在我的头脑中,有最早的三个记忆片断,它们像是刻进了我的大脑最深层,一直忘不了。
片断之一:
锣鼓喧天,我看见了一队踩着高跷的人从弯拱着的门那边走过。当时我感觉是骑在一个人的脖子上,我的一只手被这个人的一只手抓着,我的另一只手就放在他的头上,我们追过门那边去看。这时我看见了很多的人穿着红的,黄的戏装,脸上打着红彩,脚上踩着高跷,手里拿着红的、黄的绸带,一路扭着一路走。那高跷有一人多高,因为我骑在那人的肩上,还要抬头才能看见他们的脸。
片断之二:
我端着一个小竹盘子,里面有张小钱。我蹒跚地走到一个坪里,将手上的小竹盘子往一个卖花生的老人一交,说声:“嗯……嗯……”那人就接了我的竹盘子,并往里装花生。……(这中间有段空白,我不知道是怎样回来的。)接下来我在一个院子里,蹲在一张竹椅子旁边,往椅子边的竹洞洞里边塞花生。

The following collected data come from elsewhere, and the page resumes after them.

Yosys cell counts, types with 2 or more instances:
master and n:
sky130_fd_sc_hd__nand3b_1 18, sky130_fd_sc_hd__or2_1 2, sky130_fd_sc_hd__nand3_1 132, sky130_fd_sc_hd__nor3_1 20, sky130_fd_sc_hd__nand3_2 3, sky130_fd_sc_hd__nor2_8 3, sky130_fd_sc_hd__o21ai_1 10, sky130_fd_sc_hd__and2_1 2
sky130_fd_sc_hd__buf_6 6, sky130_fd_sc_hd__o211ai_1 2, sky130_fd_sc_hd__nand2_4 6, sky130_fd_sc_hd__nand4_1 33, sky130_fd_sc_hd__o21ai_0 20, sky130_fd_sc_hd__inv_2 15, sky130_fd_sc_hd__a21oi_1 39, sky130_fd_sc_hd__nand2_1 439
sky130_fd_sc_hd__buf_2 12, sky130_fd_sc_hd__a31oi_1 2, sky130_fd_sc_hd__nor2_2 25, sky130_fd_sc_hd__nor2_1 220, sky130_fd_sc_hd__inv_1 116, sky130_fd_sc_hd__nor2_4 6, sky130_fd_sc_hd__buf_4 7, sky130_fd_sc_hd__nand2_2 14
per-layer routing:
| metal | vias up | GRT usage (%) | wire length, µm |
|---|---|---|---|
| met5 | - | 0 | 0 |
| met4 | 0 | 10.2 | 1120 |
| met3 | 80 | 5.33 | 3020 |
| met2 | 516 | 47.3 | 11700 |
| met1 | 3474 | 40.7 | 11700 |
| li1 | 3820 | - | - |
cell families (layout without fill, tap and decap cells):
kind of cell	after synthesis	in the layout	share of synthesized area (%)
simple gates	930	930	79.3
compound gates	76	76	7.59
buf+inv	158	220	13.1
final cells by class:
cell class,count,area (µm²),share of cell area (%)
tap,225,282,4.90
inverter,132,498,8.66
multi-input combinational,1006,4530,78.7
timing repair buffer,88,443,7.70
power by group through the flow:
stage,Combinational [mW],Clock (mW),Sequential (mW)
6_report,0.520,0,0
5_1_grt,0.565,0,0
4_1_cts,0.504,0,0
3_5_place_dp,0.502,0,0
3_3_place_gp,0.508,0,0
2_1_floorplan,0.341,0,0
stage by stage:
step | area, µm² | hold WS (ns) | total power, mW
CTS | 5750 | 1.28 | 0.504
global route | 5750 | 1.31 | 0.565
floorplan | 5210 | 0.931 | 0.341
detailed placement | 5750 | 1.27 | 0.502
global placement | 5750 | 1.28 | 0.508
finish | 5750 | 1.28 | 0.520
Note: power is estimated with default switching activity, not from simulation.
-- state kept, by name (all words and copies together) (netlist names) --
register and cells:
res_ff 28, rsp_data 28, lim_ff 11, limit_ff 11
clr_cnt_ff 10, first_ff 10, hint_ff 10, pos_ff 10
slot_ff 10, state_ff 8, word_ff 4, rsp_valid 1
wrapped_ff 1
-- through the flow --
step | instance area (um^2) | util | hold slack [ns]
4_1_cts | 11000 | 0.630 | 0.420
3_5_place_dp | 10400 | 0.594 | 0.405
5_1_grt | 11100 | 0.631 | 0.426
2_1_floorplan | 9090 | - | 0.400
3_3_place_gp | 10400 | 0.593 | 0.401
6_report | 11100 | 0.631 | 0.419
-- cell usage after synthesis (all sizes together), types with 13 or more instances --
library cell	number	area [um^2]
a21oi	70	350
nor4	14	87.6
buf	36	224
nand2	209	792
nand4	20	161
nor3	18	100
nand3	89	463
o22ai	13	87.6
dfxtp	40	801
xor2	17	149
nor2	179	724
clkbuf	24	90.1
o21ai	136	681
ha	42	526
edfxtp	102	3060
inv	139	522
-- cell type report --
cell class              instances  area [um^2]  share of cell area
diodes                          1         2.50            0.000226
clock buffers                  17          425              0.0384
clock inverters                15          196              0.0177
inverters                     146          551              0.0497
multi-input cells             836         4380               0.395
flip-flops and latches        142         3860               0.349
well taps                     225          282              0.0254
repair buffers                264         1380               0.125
$ cat config.mk
export PLATFORM = sky130hd
export DESIGN_NAME = text_width_measure
export DESIGN_NICKNAME = d
export VERILOG_FILES = /design/src/rtl/twm_pkg.sv /design/src/rtl/twm_front.sv /design/src/rtl/twm_fifo.sv /design/src/rtl/twm_back.sv /design/src/rtl/text_width_measure.sv
export SDC_FILE = /design/constraint.sdc
export NUM_CORES = 2
export LEC_CHECK = 0
export ABC_CLOCK_PERIOD_IN_PS = 15800
export BUFFER_PORTS_ARGS = -buffer_cell sky130_fd_sc_hd__buf_2
export CORE_MARGIN = 1
export CORE_UTILIZATION = 40
export DETAILED_ROUTE_END_ITERATION = 10
export PLACE_DENSITY_LB_ADDON = 0.08
export SYNTH_ARGS = -nofsm -noshare
export SYNTH_HDL_FRONTEND = slang
export SYNTH_SLANG_ARGS = --single-unit
$ cat constraint.sdc
create_clock -name clk -period 15.8 [get_ports clk]
set_input_delay 1.58 -clock clk [delete_from_list [all_inputs] [get_ports clk]]
set_output_delay 1.58 -clock clk [all_outputs]
set_load 0.02 [all_outputs]
$ cat src/rtl/twm_pkg.sv
// Package for the text width measurement block: item and result types,
// character classes, status and register codes. No dependencies.
package twm_pkg;

	localparam int GLYPH_COUNT = 256;
	localparam int GLYPH_AW    = $clog2(GLYPH_COUNT);
	localparam int MAX_STRING  = 4096;
	localparam int INDEX_W     = $clog2(MAX_STRING);
	localparam int FIFO_DEPTH  = 4;
	localparam int FIFO_AW     = $clog2(FIFO_DEPTH);

	localparam int SUM_W   = 24;
	localparam int LEFT_W  = 14;
	localparam int LIMIT_W = 12;
	localparam int FITL_W  = 23;
	localparam int BRK_W   = 12;

	localparam logic [7:0] CH_NUL   = 8'h00;
	localparam logic [7:0] CH_SPACE = 8'h20;
	localparam logic [7:0] CH_TILDE = 8'h7E;
	localparam logic [7:0] CH_BAR   = 8'h7C;
	localparam logic [7:0] CH_LT    = 8'h3C;
	localparam logic [7:0] CH_GT    = 8'h3E;

	localparam logic OP_LOAD = 1'b0;
	localparam logic OP_CHAR = 1'b1;

	localparam logic REG_SPACE_WIDTH = 1'b0;
	localparam logic REG_TRACKING    = 1'b1;

	typedef enum logic [2:0] {
		CC_NUL,
		CC_SPACE,
		CC_TILDE,
		CC_BAR,
		CC_LT,
		CC_GT,
		CC_GLYPH
	} char_class_t;

	typedef enum logic [1:0] {
		ST_DONE   = 2'd0,
		ST_EXCEED = 2'd1,
		ST_BREAK  = 2'd2,
		ST_END    = 2'd3
	} status_t;

	typedef struct packed {
		logic                op;
		char_class_t         cls;
		logic [7:0]          char_code;
		logic [7:0]          glyph_width;
		logic                start_req;
		logic                last;
		logic                fit_mode;
		logic                tags_enabled;
		logic [LIMIT_W-1:0]  char_limit;
		logic [FITL_W-1:0]   fit_limit;
	} item_t;

	typedef struct packed {
		logic valid;
		logic idx;
		logic [7:0] data;
	} cfg_wr_t;

endpackage

$ cat src/rtl/twm_front.sv
// Front part: accepts stream items, classifies the character byte and
// pushes the decoded item into the queue. Depends on twm_pkg.
module twm_front import twm_pkg::*; (
	input  logic        s_axis_tvalid,
	output logic        s_axis_tready,
	// op
	input  logic        s_axis_tuser,
	input  logic        s_axis_tlast,
	// char_code, glyph_width, start_req, fit_mode, tags_enabled, char_limit, fit_limit
	input  logic [55:0] s_axis_tdata,
	input  logic        q_ready,
	output logic        q_push,
	output item_t       q_item
);

	char_class_t cls;

	always_comb begin
		case (s_axis_tdata[7:0])
			CH_NUL:   cls = CC_NUL;
			CH_SPACE: cls = CC_SPACE;
			CH_TILDE: cls = CC_TILDE;
			CH_BAR:   cls = CC_BAR;
			CH_LT:    cls = CC_LT;
			CH_GT:    cls = CC_GT;
			default:  cls = CC_GLYPH;
		endcase
	end

	always_comb begin
		q_item.op           = s_axis_tuser;
		q_item.cls          = cls;
		q_item.char_code    = s_axis_tdata[7:0];
		q_item.glyph_width  = s_axis_tdata[15:8];
		q_item.start_req    = s_axis_tdata[16];
		q_item.last         = s_axis_tlast;
		q_item.fit_mode     = s_axis_tdata[17];
		q_item.tags_enabled = s_axis_tdata[18];
		q_item.char_limit   = s_axis_tdata[30:19];
		q_item.fit_limit    = s_axis_tdata[53:31];
	end

	assign s_axis_tready = q_ready;
	assign q_push        = s_axis_tvalid & q_ready;

endmodule

$ cat src/rtl/twm_fifo.sv
// Short queue of decoded items between the front and back parts.
// Depends on twm_pkg.
module twm_fifo import twm_pkg::*; (
	input  logic  clk,
	input  logic  arst_n,
	input  logic  push,
	input  item_t push_item,
	output logic  push_ready,
	input  logic  pop,
	output logic  pop_valid,
	output item_t pop_item
);

	item_t              slot_q [FIFO_DEPTH];
	logic [FIFO_AW-1:0] wr_ptr_q;
	logic [FIFO_AW-1:0] rd_ptr_q;
	logic [FIFO_AW:0]   count_q;
	logic               do_push;
	logic               do_pop;

	assign push_ready = count_q != FIFO_AW'(0) + (FIFO_AW+1)'(FIFO_DEPTH);
	assign pop_valid  = count_q != '0;
	assign pop_item   = slot_q[rd_ptr_q];
	assign do_push    = push & push_ready;
	assign do_pop     = pop & pop_valid;

	always_ff @(posedge clk) begin
		if (do_push) begin
			slot_q[wr_ptr_q] <= push_item;
		end
	end

	always_ff @(posedge clk or negedge arst_n) begin
		if (!arst_n) begin
			wr_ptr_q <= '0;
			rd_ptr_q <= '0;
			count_q  <= '0;
		end else begin
			if (do_push) begin
				wr_ptr_q <= wr_ptr_q + FIFO_AW'(1);
			end
			if (do_pop) begin
				rd_ptr_q <= rd_ptr_q + FIFO_AW'(1);
			end
			case ({do_push, do_pop})
				2'b10:   count_q <= count_q + (FIFO_AW+1)'(1);
				2'b01:   count_q <= count_q - (FIFO_AW+1)'(1);
				default: count_q <= count_q;
			endcase
		end
	end

`ifndef NO_ASSERTIONS
	a_count_bound: assert property (@(posedge clk) disable iff (!arst_n)
		count_q <= (FIFO_AW+1)'(FIFO_DEPTH))
		else $error("queue count beyond depth");
	a_pop_count: assert property (@(posedge clk) disable iff (!arst_n)
		do_pop && !do_push |=> count_q == $past(count_q) - (FIFO_AW+1)'(1))
		else $error("queue count not decremented on pop");
`endif

endmodule

$ cat src/rtl/twm_back.sv
// Back part: glyph width memory, per-string measuring state and the
// result register. Depends on twm_pkg; fed from twm_fifo.
module twm_back import twm_pkg::*; (
	input  logic        clk,
	input  logic        arst_n,
	input  cfg_wr_t     cfg,
	input  logic        q_valid,
	input  item_t       q_item,
	output logic        q_pop,
	output logic        m_axis_tvalid,
	input  logic        m_axis_tready,
	// status, text_width, break_index
	output logic [39:0] m_axis_tdata
);

	logic [7:0]              glyph_mem [GLYPH_COUNT];
	logic [GLYPH_COUNT-1:0]  gvalid_q;
	logic [7:0]              space_width_q;
	logic signed [7:0]       tracking_q;

	logic                    valid_s1;
	item_t                   item_s1;
	logic [7:0]              rd_s1;
	logic                    gv_s1;

	logic signed [SUM_W-1:0]  ws_q;
	logic signed [LEFT_W-1:0] left_q;
	logic [INDEX_W-1:0]       idx_q;
	logic                     tag_q;
	logic                     done_q;
	logic                     fit_q;
	logic                     tags_q;
	logic                     limited_q;
	logic [FITL_W-1:0]        fitl_q;

	logic                     out_valid_q;
	status_t                  out_status_q;
	logic signed [SUM_W-1:0]  out_width_q;
	logic [BRK_W-1:0]         out_brk_q;

	logic                     advance;
	logic                     step;

	logic signed [SUM_W-1:0]  n_ws;
	logic signed [LEFT_W-1:0] n_left;
	logic [INDEX_W-1:0]       n_idx;
	logic                     n_tag;
	logic                     n_done;
	logic                     n_fit;
	logic                     n_tags;
	logic                     n_limited;
	logic [FITL_W-1:0]        n_fitl;
	logic                     emit;
	status_t                  e_status;
	logic [BRK_W-1:0]         e_brk;

	function automatic logic signed [SUM_W-1:0] sat_add(
		input logic signed [SUM_W-1:0] a,
		input logic signed [9:0]       b
	);
		logic signed [SUM_W:0] s;
		begin
			s = (SUM_W+1)'(a) + (SUM_W+1)'(b);
			if (s[SUM_W] != s[SUM_W-1]) begin
				sat_add = s[SUM_W] ? {1'b1, {(SUM_W-1){1'b0}}} : {1'b0, {(SUM_W-1){1'b1}}};
			end else begin
				sat_add = s[SUM_W-1:0];
			end
		end
	endfunction

	assign advance = !out_valid_q || m_axis_tready;
	assign q_pop   = q_valid & advance;
	assign step    = valid_s1 & advance;

	always_ff @(posedge clk) begin
		if (q_pop) begin
			if (q_item.op == OP_LOAD) begin
				glyph_mem[q_item.char_code[GLYPH_AW-1:0]] <= q_item.glyph_width;
			end
			rd_s1   <= glyph_mem[q_item.char_code[GLYPH_AW-1:0]];
			item_s1 <= q_item;
		end
	end

	always_comb begin
		logic signed [9:0]       glyph_add;
		logic [7:0]              gw;
		logic [INDEX_W-1:0]      idx_inc;
		gw        = gv_s1 ? rd_s1 : 8'd0;
		glyph_add = $signed({2'b00, gw}) + {{2{tracking_q[7]}}, tracking_q};
		idx_inc   = (idx_q == {INDEX_W{1'b1}}) ? idx_q : idx_q + INDEX_W'(1);
		n_ws      = ws_q;
		n_left    = left_q;
		n_idx     = idx_q;
		n_tag     = tag_q;
		n_done    = done_q;
		n_fit     = fit_q;
		n_tags    = tags_q;
		n_limited = limited_q;
		n_fitl    = fitl_q;
		emit      = 1'b0;
		e_status  = ST_DONE;
		e_brk     = '0;
		if (item_s1.op == OP_CHAR) begin
			if (item_s1.start_req) begin
				n_fit     = item_s1.fit_mode;
				n_tags    = item_s1.tags_enabled;
				n_limited = item_s1.char_limit != '0;
				n_left    = $signed(LEFT_W'(item_s1.char_limit));
				n_fitl    = item_s1.fit_limit;
				n_ws      = '0;
				n_idx     = '0;
				n_tag     = 1'b0;
				n_done    = 1'b0;
				idx_inc   = INDEX_W'(1);
			end
			if (!n_done) begin
				if (n_fit) begin
					case (item_s1.cls)
						CC_NUL: begin
							emit     = 1'b1;
							e_status = ST_END;
						end
						CC_BAR: begin
							emit     = 1'b1;
							e_status = ST_BREAK;
							e_brk    = BRK_W'(idx_inc);
						end
						CC_SPACE: n_ws = sat_add(n_ws, $signed({2'b00, space_width_q}));
						CC_TILDE: n_ws = n_ws;
						default:  n_ws = sat_add(n_ws, glyph_add);
					endcase
					if (!emit) begin
						if (n_ws > $signed({1'b0, n_fitl})) begin
							emit     = 1'b1;
							e_status = ST_EXCEED;
							e_brk    = BRK_W'(n_idx);
						end else begin
							n_idx = idx_inc;
							if (item_s1.last) begin
								emit     = 1'b1;
								e_status = ST_END;
							end
						end
					end
				end else begin
					if (item_s1.cls == CC_NUL) begin
						emit = 1'b1;
					end else if (n_tag) begin
						if (item_s1.cls == CC_GT) begin
							n_tag = 1'b0;
						end else if (n_left != {1'b1, {(LEFT_W-1){1'b0}}}) begin
							n_left = n_left - LEFT_W'(1);
						end
					end else if (item_s1.cls == CC_BAR) begin
						emit = 1'b1;
					end else begin
						case (item_s1.cls)
							CC_SPACE: n_ws = sat_add(n_ws, $signed({2'b00, space_width_q}));
							CC_TILDE: n_ws = n_ws;
							CC_LT: begin
								if (n_tags) begin
									n_tag = 1'b1;
								end else begin
									n_ws = sat_add(n_ws, glyph_add);
								end
							end
							default:  n_ws = sat_add(n_ws, glyph_add);
						endcase
						if (n_left != {1'b1, {(LEFT_W-1){1'b0}}}) begin
							n_left = n_left - LEFT_W'(1);
						end
					end
					if (!emit) begin
						if (!n_tag && n_limited && (n_left[LEFT_W-1] || n_left == '0)) begin
							emit = 1'b1;
						end else if (item_s1.last) begin
							emit = 1'b1;
						end
					end
				end
				if (emit) begin
					n_done = 1'b1;
				end
			end
		end
	end

	always_ff @(posedge clk or negedge arst_n) begin
		if (!arst_n) begin
			gvalid_q      <= '0;
			gv_s1         <= 1'b0;
			valid_s1      <= 1'b0;
			space_width_q <= '0;
			tracking_q    <= '0;
			ws_q          <= '0;
			left_q        <= '0;
			idx_q         <= '0;
			tag_q         <= 1'b0;
			done_q        <= 1'b1;
			fit_q         <= 1'b0;
			tags_q        <= 1'b0;
			limited_q     <= 1'b0;
			fitl_q        <= '0;
			out_valid_q   <= 1'b0;
		end else begin
			if (cfg.valid) begin
				case (cfg.idx)
					REG_SPACE_WIDTH: space_width_q <= cfg.data;
					REG_TRACKING:    tracking_q    <= $signed(cfg.data);
					default:         space_width_q <= space_width_q;
				endcase
			end
			if (q_pop) begin
				gv_s1 <= gvalid_q[q_item.char_code[GLYPH_AW-1:0]];
				if (q_item.op == OP_LOAD) begin
					gvalid_q[q_item.char_code[GLYPH_AW-1:0]] <= 1'b1;
				end
			end
			if (advance) begin
				valid_s1 <= q_valid;
			end
			if (step) begin
				ws_q      <= n_ws;
				left_q    <= n_left;
				idx_q     <= n_idx;
				tag_q     <= n_tag;
				done_q    <= n_done;
				fit_q     <= n_fit;
				tags_q    <= n_tags;
				limited_q <= n_limited;
				fitl_q    <= n_fitl;
			end
			if (step && emit) begin
				out_valid_q <= 1'b1;
			end else if (m_axis_tready) begin
				out_valid_q <= 1'b0;
			end
		end
	end

	always_ff @(posedge clk) begin
		if (step && emit) begin
			out_status_q <= e_status;
			out_width_q  <= n_ws;
			out_brk_q    <= e_brk;
		end
	end

	assign m_axis_tvalid = out_valid_q;
	assign m_axis_tdata  = {2'b00, out_brk_q, out_width_q, out_status_q};

`ifndef NO_ASSERTIONS
	a_emit_closes: assert property (@(posedge clk) disable iff (!arst_n)
		step && emit |=> done_q && out_valid_q)
		else $error("result given without closing the string");
	a_fit_no_tag: assert property (@(posedge clk) disable iff (!arst_n)
		fit_q |-> !tag_q)
		else $error("tag state set in fit mode");
	a_stage_hold: assert property (@(posedge clk) disable iff (!arst_n)
		valid_s1 && !advance |=> valid_s1 && $stable(ws_q))
		else $error("stage lost its item under stall");
`endif

endmodule

$ cat src/rtl/text_width_measure.sv
// Text width measurement block, top level.
// Instantiates twm_front, twm_fifo and twm_back; uses twm_pkg.
//
// Items arrive on the s_axis stream: tuser carries op (0 loads a glyph
// width into the 256-entry table, 1 is a string character) and tlast
// marks the final character of a string. Each finished string yields one
// transfer on m_axis with status, text width and break index.
// Registers space_width (index 0) and tracking (index 1) are written on the
// cfg channel, which is always ready; write them only while the block is idle.
// One item is taken per cycle while s_axis_tready is high. A result passes
// through the queue, the registered read of the glyph width memory and the
// output register after the transfer of the character that ends the string.
// When the receiver stalls, the result stays in the output register and
// the back part holds; the four-entry queue then fills and s_axis_tready
// falls. Reset clears the glyph table to zero widths, both registers and
// all string state; no item is lost or repeated across stalls.
module text_width_measure import twm_pkg::*; (
	input  logic        clk,
	input  logic        arst_n,
	input  logic        s_axis_tvalid,
	output logic        s_axis_tready,
	// op
	input  logic        s_axis_tuser,
	input  logic        s_axis_tlast,
	// char_code, glyph_width, start_req, fit_mode, tags_enabled, char_limit, fit_limit
	input  logic [55:0] s_axis_tdata,
	output logic        m_axis_tvalid,
	input  logic        m_axis_tready,
	// status, text_width, break_index
	output logic [39:0] m_axis_tdata,
	input  logic        cfg_valid,
	output logic        cfg_ready,
	input  logic        cfg_index,
	input  logic [7:0]  cfg_data
);

	item_t   push_item;
	item_t   pop_item;
	logic    push;
	logic    push_ready;
	logic    pop;
	logic    pop_valid;
	cfg_wr_t cfg;

	assign cfg_ready = 1'b1;
	assign cfg.valid = cfg_valid;
	assign cfg.idx   = cfg_index;
	assign cfg.data  = cfg_data;

	twm_front u_front (
		.s_axis_tvalid (s_axis_tvalid),
		.s_axis_tready (s_axis_tready),
		.s_axis_tuser  (s_axis_tuser),
		.s_axis_tlast  (s_axis_tlast),
		.s_axis_tdata  (s_axis_tdata),
		.q_ready       (push_ready),
		.q_push        (push),
		.q_item        (push_item)
	);

	twm_fifo u_fifo (
		.clk        (clk),
		.arst_n     (arst_n),
		.push       (push),
		.push_item  (push_item),
		.push_ready (push_ready),
		.pop        (pop),
		.pop_valid  (pop_valid),
		.pop_item   (pop_item)
	);

	twm_back u_back (
		.clk           (clk),
		.arst_n        (arst_n),
		.cfg           (cfg),
		.q_valid       (pop_valid),
		.q_item        (pop_item),
		.q_pop         (pop),
		.m_axis_tvalid (m_axis_tvalid),
		.m_axis_tready (m_axis_tready),
		.m_axis_tdata  (m_axis_tdata)
	);

endmodule

==> qor.csv <==
metric,value,unit
max cap viols,0,
"Avg Cell Area, Syn",16.3,µm²
Worst Setup EP,u_back.out_width_q[5],
DR WL/cell,32.5,µm
Worst Path Max Fanout,38,
"Core Util, Final",45.7,%
post-DP HPWL,227,mm
DR iter-0 viols,6757,
initial antenna violation count,25,
Worst-Margin Slew,1.59,ns
Crit path max-delay family,simple AND/OR/NAND/NOR gates,
slowest CP cell,nor2_4,
H-tree levels,5,
outcome,"complete, but fails checks",
crit path DAT,10.64,ns
Pwr per Cell Area,228,nW/µm²
Total Wirelength,360,mm
Tot GR Track Use,25.1,%
CTS tree,built,
"Area growth, synth to finish",13.6,%
mux contribution to synthesized area,11.9,%
Hold Startpoint,u_back.gvalid_q[138],
Synth top cells by count,"2,373 x edfxtp_1, 775 x nand2_1, 480 x mux4_2, 423 x nor2_1, 359 x dfrtp_1",
Via-to-Cell Ratio,5.85,
Sinks on Clock Net,2733,
ratio of cells with drive above 1 in the final layout,21.1,%
Synth Instances,6871,
die width,532,µm
failing checks,slew limit,
largest net degree at the start of global routing,216,
main combinational cell family by area after synthesis,multiplexers,
final hold violation count,0,
Post-synth EDFFs,2373,
Skew-Pair Late Insertion Delay,0.92,ns
CP Launch Type,flop,
# port buffers,109,
CTS Buf Count,303,
Fin Hold WS,0.456,ns
reg2reg setup slack,5.67,ns
"count leader, synth",edfxtp_1,
Min-Delay Path Class,flop to flop,
crit path buf inv count,6,
crit path time final,10.13,ns
"Distinct cells, synth",80,
dominant cell type by area after synthesis,edfxtp_1,
setup TNS,0,ns
Final Slew Violations,74,
row cnt,194,
GPL Wtd Cong,0.884,
number of cells on the worst reg-to-reg path,34,
core area,279000,µm²
Root Driver,clkbuf_16,
worst rel slew slack,-5.72,%
"Design Area, Final",127000,µm²
Critical Path Source,u_back.item_s1[38],
share of flip-flops with an asynchronous set or reset,13.2,%
"top cells by area, synth","edfxtp_1 64%, mux4_2 9.6%, dfrtp_1 8.0%",
worst reg2reg endpoint,u_back.out_width_q[5],
1st-pass router iterations,7,
Yosys top cell area share,63.5,%
simple-gate area share of the yosys netlist,8.41,%
fmax,0.0987,GHz
"Seq/Total Area, Yosys",71.5,%
Levels on crit path,34,
# DRC,0,
Critical Path Sink Type,flop,
Post-DRT Antenna Nets,0,
complex-gate fraction of the synthesized area,4.98,%
via count,64697,
WP data required,16.31,ns
Placed Area,117000,µm²
vias in the first global route,64162,
Top Ports,115,
r2r startpoint,u_back.item_s1[38],
Die ar.,283000,µm²
Synth Register Bits,2733,
Worst Skew,0.0529,ns
Initial Util,40.2,%
synth warn,0,
hold depth,1,
postcts setup bufs,0,
dominant synthesized flop cell,edfxtp_1,
Final Net Count,7241,
PostCTS Resize Cnt,0,
fin crit share,64.1,%
"Reg clk slew, reported paths",0.06,ns
Slowest Stage Delay on Critical Path,0.92,ns
Leak Pwr,43.8,nW
CP Class,flop to flop,
grt ovf,0,
first-pass GRT wire length,504,mm
die height,532,µm
synthesized area,112000,µm²
Worst VDD drop,0.265,mV
RSZ-0062 raised after global routing,no,
Adder-Cell Fraction of Synth Area,1.05,%
count of final setup violators,0,
Clock Tree Buf Depth,4,
Synth Area in XOR/XNOR,0.453,%
# hold bufs at CTS,0,
-- area by class of cell --
cell class                 count  area, µm²
clock inverter               141       1750
antenna                        4       10.0
timing repair buffer         278       2000
inverter                      45        169
tap                         3724       4660
fill                       24419     152000
multi-input combinational   3719      30200
sequential                  2733      80300
clock buffer                 421       8370
-- report_power, final --
part,total (W),switching [W],internal (W)
registers,0.0101,0.000399,0.00973
clock network,0.00721,0.00304,0.00417
logic,0.0117,0.00814,0.00354
-- metal layers --
layer,global-route usage [%],vias to the layer above,share of wire (%)
li1,-,27372,-
met1,36.5,34465,44
met2,38.6,2345,46
met3,4.55,507,7.1
met4,7.09,8,3.0
met5,0,-,0.014
-- cell usage in the layout (no fill, tap or decap), types with 108 or more instances in the layout --
master,instances
edfxtp_1,2373
nand2_1,775
mux4_2,469
nor2_1,413
dfrtp_1,357
clkbuf_16,305
or2_2,267
mux2i_1,207
nand3_1,192
buf_4,155
a21oi_1,146
o21ai_0,138
buf_2,108
-- cells by family after synthesis --
| kind of cell | count (synthesis) |
|---|---|
| AO/OA/AOI/OAI | 816 |
| AND/OR/NAND/NOR | 2027 |
| other | 2 |
| XOR/XNOR | 58 |
| adder cells (fa/ha/maj) | 89 |
| buffers and inverters | 420 |
| flip-flops | 2733 |
| multiplexers | 726 |
-- worst min-delay path by stage --
stage / to / slack (ns)
after floorplan: u_back.gvalid_q[0] / 0.43
after global placement: u_back.gvalid_q[40] / 0.44
after detailed placement: u_back.gvalid_q[90] / 0.44
after CTS: u_back.gvalid_q[138] / 0.46
after global routing: u_back.gvalid_q[108] / 0.47
final: u_back.gvalid_q[138] / 0.46
-- state kept, by name, summed over array words and instances, names as in the netlist, 2 cells and up --
signal	count
u_fifo.rd_ptr_q	2
u_back.space_width_q	8
u_back.rd_s1	8
u_fifo.wr_ptr_q	2
u_back.gvalid_q	256
u_back.item_s1	43
u_fifo.slot_q	236
u_back.left_q	14
u_back.idx_q	12
u_back.fitl_q	23
u_back.ws_q	24
u_fifo.count_q	3
u_back.tracking_q	8
u_back.out_status_q	2
u_back.out_brk_q	12
u_back.glyph_mem	2048
u_back.out_width_q	24
-- metrics by stage --
stage	worst slack, ns	total power [W]	std cells
after floorplan	6.23	0.0170	6872
after global placement	5.79	0.0218	10499
after detailed placement	5.70	0.0219	10499
after CTS	5.70	0.0292	11061
after global routing	5.02	0.0301	11063
final	5.67	0.0290	11065
Power figures use the tool's default switching activity.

就在这时,看见母亲从正面下了几级台阶向我走来。这是我记忆中最年轻,最美丽的母亲的形象:她穿着一件黄色的呢子大衣,梳着披肩的长发,长发向两边翘。(这是一种五四时期的太太模样)以后的记忆中就再也没有看见过母亲这样美丽动人的形象了。
片断之三:
我坐在一张床上。上面撑着帐子,床上铺着毯子。哥哥,(当时他给我留下的只是一种感觉,没有形象。)给了我一根甘蔗,大概有三节那样长,又在床上放了一个杯子,杯子是长圆柱形有把手的那种,杯里有茶水。
这三个片断中的情景在我的大脑中一直存在,十五六岁时的一天,我终于忍不住向母亲提出寻问,把母亲吓了一大跳,说怎么会记得那么小的时候的情景。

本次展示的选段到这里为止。